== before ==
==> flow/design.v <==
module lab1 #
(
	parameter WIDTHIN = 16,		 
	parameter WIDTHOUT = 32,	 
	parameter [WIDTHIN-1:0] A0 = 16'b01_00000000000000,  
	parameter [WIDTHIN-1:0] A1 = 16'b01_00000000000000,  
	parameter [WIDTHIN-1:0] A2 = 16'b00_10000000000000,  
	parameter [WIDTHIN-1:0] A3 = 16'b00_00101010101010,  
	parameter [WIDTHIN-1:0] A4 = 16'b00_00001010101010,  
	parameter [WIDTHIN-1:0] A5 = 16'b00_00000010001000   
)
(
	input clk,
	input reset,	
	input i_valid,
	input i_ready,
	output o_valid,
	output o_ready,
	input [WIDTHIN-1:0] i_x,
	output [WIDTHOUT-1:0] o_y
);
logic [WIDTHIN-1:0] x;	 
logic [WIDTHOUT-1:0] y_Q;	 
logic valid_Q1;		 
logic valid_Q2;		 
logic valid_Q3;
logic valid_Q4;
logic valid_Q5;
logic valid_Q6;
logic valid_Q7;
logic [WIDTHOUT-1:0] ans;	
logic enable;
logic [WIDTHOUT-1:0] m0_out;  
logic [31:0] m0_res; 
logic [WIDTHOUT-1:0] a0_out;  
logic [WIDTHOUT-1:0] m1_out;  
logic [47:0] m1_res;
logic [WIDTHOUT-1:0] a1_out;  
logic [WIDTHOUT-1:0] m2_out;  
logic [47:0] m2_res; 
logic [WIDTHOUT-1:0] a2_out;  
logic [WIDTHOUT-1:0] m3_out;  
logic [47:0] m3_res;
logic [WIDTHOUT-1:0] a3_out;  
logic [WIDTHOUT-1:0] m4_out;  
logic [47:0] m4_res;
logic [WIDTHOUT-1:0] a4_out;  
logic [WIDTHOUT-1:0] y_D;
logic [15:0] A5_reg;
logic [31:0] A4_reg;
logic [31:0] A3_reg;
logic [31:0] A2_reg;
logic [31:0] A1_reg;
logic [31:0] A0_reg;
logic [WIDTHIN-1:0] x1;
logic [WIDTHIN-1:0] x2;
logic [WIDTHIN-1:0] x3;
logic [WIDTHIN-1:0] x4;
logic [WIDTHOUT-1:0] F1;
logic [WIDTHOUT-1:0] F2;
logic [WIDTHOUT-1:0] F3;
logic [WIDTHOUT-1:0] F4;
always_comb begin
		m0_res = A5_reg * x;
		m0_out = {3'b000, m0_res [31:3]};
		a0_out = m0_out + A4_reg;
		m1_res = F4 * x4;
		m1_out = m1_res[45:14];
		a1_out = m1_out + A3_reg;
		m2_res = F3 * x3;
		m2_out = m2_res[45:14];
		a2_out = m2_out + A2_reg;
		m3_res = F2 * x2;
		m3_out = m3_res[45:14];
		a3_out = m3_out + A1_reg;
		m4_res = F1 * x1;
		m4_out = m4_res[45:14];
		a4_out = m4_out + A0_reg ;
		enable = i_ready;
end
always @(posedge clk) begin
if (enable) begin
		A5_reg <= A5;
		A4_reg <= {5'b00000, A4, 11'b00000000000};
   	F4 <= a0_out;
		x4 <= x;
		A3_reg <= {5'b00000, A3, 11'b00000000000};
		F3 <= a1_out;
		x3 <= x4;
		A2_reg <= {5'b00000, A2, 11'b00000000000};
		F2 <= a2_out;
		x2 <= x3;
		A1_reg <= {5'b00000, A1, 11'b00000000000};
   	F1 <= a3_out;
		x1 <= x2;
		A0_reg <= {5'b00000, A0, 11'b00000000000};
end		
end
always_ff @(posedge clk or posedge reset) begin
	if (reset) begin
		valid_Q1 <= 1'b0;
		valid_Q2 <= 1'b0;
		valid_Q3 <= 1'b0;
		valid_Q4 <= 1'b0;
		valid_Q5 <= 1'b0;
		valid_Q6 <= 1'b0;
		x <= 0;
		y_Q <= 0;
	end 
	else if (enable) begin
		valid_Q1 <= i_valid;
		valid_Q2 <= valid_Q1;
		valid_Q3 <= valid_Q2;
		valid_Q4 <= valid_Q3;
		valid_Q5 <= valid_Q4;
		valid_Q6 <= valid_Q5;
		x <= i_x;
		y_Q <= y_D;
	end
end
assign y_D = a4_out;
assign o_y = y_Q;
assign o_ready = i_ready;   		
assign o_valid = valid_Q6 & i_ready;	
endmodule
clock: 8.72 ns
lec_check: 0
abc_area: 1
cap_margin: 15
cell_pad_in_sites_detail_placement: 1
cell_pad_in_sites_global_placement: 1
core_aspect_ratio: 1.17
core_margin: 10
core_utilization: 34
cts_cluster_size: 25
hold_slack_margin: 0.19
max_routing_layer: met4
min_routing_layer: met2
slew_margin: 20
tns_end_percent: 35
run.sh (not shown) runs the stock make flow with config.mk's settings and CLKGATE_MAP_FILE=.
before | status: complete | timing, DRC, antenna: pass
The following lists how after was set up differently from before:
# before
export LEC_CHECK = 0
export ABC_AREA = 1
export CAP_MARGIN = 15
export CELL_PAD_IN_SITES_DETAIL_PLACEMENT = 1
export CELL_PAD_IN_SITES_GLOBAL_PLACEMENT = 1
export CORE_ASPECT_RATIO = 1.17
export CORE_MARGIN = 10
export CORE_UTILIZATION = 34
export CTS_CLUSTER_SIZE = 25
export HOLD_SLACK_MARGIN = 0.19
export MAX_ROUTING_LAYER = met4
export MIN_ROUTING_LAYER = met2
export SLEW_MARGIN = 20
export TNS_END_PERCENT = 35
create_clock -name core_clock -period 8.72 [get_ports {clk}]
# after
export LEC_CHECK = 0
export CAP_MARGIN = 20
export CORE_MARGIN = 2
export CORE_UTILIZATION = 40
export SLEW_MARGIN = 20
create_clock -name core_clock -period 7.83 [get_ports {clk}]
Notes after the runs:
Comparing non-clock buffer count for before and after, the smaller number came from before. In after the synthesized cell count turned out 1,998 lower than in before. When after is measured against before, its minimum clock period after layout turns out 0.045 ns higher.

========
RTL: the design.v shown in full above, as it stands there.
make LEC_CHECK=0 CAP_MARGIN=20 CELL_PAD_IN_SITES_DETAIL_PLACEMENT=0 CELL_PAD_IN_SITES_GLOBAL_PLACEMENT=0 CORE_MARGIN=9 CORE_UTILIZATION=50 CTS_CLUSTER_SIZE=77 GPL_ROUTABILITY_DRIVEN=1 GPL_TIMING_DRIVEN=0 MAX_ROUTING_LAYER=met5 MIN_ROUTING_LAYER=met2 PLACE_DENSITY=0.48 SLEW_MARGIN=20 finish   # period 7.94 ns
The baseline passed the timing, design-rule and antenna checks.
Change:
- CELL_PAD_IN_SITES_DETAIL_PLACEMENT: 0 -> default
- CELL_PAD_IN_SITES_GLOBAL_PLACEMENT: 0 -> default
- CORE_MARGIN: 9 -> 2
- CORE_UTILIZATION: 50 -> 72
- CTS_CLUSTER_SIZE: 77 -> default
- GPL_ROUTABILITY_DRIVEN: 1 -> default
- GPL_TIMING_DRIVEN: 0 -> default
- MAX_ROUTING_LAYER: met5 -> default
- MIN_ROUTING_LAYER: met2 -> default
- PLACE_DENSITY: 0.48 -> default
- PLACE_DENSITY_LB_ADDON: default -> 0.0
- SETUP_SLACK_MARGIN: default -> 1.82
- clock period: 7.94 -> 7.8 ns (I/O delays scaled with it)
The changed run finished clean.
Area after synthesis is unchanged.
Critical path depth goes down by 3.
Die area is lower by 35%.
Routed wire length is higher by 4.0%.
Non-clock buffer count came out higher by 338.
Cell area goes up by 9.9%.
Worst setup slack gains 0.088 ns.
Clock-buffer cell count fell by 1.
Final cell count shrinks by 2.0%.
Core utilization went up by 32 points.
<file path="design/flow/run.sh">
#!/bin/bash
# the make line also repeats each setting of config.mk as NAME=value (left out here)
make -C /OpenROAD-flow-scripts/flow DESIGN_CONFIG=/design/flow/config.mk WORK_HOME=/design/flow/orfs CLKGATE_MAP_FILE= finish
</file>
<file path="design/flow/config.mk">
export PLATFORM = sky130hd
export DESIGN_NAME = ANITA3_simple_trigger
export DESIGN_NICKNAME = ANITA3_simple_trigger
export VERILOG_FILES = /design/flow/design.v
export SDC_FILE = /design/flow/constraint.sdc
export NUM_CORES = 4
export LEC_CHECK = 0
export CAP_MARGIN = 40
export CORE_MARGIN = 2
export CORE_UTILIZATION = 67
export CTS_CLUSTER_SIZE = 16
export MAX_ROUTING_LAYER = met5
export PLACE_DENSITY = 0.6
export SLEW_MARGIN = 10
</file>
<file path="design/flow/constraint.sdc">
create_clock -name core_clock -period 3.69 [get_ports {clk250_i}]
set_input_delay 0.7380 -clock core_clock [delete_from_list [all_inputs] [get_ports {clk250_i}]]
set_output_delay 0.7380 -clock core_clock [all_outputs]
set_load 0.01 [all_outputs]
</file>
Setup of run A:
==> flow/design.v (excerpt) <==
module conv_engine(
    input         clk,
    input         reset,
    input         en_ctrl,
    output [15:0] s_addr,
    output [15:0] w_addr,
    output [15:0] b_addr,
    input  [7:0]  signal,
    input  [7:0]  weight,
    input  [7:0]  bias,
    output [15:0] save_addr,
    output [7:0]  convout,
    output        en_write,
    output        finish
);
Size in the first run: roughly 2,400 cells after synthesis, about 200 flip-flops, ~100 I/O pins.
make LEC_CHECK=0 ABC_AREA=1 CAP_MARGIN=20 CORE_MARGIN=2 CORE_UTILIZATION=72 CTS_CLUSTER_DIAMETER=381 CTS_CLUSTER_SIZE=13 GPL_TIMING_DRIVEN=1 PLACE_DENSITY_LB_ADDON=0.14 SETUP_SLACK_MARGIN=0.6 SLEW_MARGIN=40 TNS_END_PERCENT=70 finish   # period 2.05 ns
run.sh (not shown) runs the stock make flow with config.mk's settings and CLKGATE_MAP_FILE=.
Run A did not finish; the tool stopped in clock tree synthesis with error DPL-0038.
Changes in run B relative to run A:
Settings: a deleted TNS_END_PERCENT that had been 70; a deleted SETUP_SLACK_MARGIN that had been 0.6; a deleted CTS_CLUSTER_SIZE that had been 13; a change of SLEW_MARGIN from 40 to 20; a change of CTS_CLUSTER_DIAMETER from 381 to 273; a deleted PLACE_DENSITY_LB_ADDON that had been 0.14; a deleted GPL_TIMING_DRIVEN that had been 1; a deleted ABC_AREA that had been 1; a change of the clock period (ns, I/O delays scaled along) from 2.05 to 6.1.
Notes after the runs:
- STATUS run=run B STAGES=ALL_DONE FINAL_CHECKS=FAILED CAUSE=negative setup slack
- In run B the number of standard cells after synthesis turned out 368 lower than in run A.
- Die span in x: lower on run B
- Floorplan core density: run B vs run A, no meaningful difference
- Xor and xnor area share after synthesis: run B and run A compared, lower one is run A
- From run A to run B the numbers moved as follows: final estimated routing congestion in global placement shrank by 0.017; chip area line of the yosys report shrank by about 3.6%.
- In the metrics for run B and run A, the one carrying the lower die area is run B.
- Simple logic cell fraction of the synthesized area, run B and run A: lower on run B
☆ ☆ ☆ ☆ ☆
* _Exercise goal_
What you give back should be only the lines of the records above, starting at the line with "# the make line" and ending at the line with "Run A did not", restated word for word.

* _Response for this exercise_
# the make line also repeats each setting of config.mk as NAME=value (left out here)
make -C /OpenROAD-flow-scripts/flow DESIGN_CONFIG=/design/flow/config.mk WORK_HOME=/design/flow/orfs CLKGATE_MAP_FILE= finish
</file>
<file path="design/flow/config.mk">
export PLATFORM = sky130hd
export DESIGN_NAME = ANITA3_simple_trigger
export DESIGN_NICKNAME = ANITA3_simple_trigger
export VERILOG_FILES = /design/flow/design.v
export SDC_FILE = /design/flow/constraint.sdc
export NUM_CORES = 4
export LEC_CHECK = 0
export CAP_MARGIN = 40
export CORE_MARGIN = 2
export CORE_UTILIZATION = 67
export CTS_CLUSTER_SIZE = 16
export MAX_ROUTING_LAYER = met5
export PLACE_DENSITY = 0.6
export SLEW_MARGIN = 10
</file>
<file path="design/flow/constraint.sdc">
create_clock -name core_clock -period 3.69 [get_ports {clk250_i}]
set_input_delay 0.7380 -clock core_clock [delete_from_list [all_inputs] [get_ports {clk250_i}]]
set_output_delay 0.7380 -clock core_clock [all_outputs]
set_load 0.01 [all_outputs]
</file>
Setup of run A:
==> flow/design.v (excerpt) <==
module conv_engine(
    input         clk,
    input         reset,
    input         en_ctrl,
    output [15:0] s_addr,
    output [15:0] w_addr,
    output [15:0] b_addr,
    input  [7:0]  signal,
    input  [7:0]  weight,
    input  [7:0]  bias,
    output [15:0] save_addr,
    output [7:0]  convout,
    output        en_write,
    output        finish
);
Size in the first run: roughly 2,400 cells after synthesis, about 200 flip-flops, ~100 I/O pins.
make LEC_CHECK=0 ABC_AREA=1 CAP_MARGIN=20 CORE_MARGIN=2 CORE_UTILIZATION=72 CTS_CLUSTER_DIAMETER=381 CTS_CLUSTER_SIZE=13 GPL_TIMING_DRIVEN=1 PLACE_DENSITY_LB_ADDON=0.14 SETUP_SLACK_MARGIN=0.6 SLEW_MARGIN=40 TNS_END_PERCENT=70 finish   # period 2.05 ns
run.sh (not shown) runs the stock make flow with config.mk's settings and CLKGATE_MAP_FILE=.
Run A did not finish; the tool stopped in clock tree synthesis with error DPL-0038.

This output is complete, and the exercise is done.